• Available data
• • • •
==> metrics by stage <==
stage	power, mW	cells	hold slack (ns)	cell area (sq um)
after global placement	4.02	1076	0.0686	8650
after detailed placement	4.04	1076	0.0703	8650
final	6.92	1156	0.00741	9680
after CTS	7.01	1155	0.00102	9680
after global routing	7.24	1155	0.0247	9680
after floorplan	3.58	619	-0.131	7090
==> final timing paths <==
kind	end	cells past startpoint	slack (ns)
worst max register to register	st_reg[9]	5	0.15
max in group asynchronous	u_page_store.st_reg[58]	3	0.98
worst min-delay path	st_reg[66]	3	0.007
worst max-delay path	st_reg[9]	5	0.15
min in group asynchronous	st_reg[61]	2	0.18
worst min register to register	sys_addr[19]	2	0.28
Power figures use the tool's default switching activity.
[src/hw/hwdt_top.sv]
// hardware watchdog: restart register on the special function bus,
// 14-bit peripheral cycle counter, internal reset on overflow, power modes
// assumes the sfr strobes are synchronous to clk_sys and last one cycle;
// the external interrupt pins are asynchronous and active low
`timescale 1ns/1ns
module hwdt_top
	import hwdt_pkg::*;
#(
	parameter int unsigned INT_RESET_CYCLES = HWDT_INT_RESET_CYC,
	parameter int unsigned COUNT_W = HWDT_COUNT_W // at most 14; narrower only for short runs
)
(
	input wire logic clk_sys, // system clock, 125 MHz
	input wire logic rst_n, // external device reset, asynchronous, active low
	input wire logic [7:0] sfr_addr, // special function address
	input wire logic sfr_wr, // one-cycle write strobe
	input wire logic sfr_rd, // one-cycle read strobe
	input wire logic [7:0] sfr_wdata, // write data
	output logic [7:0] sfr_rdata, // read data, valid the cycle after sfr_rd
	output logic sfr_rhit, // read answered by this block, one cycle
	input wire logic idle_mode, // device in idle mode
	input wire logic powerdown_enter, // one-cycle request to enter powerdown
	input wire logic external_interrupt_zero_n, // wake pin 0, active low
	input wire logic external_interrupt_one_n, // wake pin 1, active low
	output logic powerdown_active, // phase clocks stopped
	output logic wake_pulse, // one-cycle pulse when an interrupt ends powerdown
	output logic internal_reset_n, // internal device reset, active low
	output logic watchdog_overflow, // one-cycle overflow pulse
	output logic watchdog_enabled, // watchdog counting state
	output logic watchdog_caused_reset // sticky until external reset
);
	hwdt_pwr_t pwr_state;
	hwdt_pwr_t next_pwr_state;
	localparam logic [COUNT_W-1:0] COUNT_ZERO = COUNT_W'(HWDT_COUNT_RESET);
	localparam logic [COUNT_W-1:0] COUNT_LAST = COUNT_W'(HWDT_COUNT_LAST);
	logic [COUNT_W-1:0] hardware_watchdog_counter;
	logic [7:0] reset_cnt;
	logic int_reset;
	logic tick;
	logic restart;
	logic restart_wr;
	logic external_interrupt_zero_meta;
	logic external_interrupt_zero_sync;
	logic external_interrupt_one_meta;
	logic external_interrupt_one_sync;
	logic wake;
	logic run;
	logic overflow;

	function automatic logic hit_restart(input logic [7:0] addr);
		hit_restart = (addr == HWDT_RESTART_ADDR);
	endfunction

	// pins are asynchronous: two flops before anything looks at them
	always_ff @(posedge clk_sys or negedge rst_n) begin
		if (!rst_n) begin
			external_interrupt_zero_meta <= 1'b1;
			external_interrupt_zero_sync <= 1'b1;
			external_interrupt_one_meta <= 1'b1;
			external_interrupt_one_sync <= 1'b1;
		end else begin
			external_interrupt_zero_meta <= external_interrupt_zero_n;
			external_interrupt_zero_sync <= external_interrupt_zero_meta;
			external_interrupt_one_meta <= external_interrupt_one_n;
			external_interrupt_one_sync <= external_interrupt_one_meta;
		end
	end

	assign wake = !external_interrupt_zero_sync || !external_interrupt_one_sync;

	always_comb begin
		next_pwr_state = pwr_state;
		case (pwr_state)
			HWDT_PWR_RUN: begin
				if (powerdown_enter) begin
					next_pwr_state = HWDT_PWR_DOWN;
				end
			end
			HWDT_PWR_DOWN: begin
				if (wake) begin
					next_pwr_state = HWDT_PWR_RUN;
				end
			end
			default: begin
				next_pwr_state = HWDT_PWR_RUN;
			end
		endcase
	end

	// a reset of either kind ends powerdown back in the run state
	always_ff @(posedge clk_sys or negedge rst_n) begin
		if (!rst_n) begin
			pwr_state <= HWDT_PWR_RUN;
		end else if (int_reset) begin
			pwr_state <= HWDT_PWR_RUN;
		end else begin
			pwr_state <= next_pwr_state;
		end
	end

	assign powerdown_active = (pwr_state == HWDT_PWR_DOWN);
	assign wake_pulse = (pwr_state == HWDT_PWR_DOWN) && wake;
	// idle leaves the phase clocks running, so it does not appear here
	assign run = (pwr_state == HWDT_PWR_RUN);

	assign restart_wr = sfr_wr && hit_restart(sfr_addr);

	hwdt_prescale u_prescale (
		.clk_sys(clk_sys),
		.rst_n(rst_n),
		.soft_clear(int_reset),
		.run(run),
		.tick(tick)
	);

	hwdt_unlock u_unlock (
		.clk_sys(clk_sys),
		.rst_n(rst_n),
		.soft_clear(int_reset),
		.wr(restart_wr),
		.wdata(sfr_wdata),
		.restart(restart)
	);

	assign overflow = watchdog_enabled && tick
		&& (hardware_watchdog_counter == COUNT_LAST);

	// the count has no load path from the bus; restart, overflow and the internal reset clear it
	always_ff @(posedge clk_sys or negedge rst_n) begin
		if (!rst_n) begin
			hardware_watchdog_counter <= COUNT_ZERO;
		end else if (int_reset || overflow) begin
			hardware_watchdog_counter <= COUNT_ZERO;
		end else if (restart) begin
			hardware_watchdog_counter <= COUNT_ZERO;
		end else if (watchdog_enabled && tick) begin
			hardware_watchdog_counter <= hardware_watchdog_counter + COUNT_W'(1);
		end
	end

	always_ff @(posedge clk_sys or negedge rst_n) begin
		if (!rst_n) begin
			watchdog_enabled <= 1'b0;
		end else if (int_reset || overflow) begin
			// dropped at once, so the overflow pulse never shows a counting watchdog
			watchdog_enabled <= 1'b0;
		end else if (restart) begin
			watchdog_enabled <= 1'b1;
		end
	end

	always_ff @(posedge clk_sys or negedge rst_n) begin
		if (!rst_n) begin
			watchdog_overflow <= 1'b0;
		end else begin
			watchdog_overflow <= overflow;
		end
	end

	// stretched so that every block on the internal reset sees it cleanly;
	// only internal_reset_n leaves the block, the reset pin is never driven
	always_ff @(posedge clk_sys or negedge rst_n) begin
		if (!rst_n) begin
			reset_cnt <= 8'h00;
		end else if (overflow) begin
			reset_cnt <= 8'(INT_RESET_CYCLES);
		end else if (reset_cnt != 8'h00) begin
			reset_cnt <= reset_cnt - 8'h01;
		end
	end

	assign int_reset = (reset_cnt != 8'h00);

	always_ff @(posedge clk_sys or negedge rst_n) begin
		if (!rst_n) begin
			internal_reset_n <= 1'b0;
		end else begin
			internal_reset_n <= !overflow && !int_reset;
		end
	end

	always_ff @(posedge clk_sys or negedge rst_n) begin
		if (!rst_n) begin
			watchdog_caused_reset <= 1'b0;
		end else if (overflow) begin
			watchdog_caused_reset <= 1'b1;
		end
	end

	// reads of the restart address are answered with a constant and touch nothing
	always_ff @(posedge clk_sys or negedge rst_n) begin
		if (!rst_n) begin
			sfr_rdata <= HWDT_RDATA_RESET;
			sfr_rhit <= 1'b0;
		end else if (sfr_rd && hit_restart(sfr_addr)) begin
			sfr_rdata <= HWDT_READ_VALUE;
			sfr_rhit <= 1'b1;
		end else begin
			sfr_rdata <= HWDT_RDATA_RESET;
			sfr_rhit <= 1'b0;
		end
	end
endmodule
• • • •
Everything from the first line of the entries above through the line with "hardware watchdog: restart" is to be reproduced exactly, and nothing else.

• Response box
==> metrics by stage <==
stage	power, mW	cells	hold slack (ns)	cell area (sq um)
after global placement	4.02	1076	0.0686	8650
after detailed placement	4.04	1076	0.0703	8650
final	6.92	1156	0.00741	9680
after CTS	7.01	1155	0.00102	9680
after global routing	7.24	1155	0.0247	9680
after floorplan	3.58	619	-0.131	7090
==> final timing paths <==
kind	end	cells past startpoint	slack (ns)
worst max register to register	st_reg[9]	5	0.15
max in group asynchronous	u_page_store.st_reg[58]	3	0.98
worst min-delay path	st_reg[66]	3	0.007
worst max-delay path	st_reg[9]	5	0.15
min in group asynchronous	st_reg[61]	2	0.18
worst min register to register	sys_addr[19]	2	0.28
Power figures use the tool's default switching activity.
[src/hw/hwdt_top.sv]
// hardware watchdog: restart register on the special function bus,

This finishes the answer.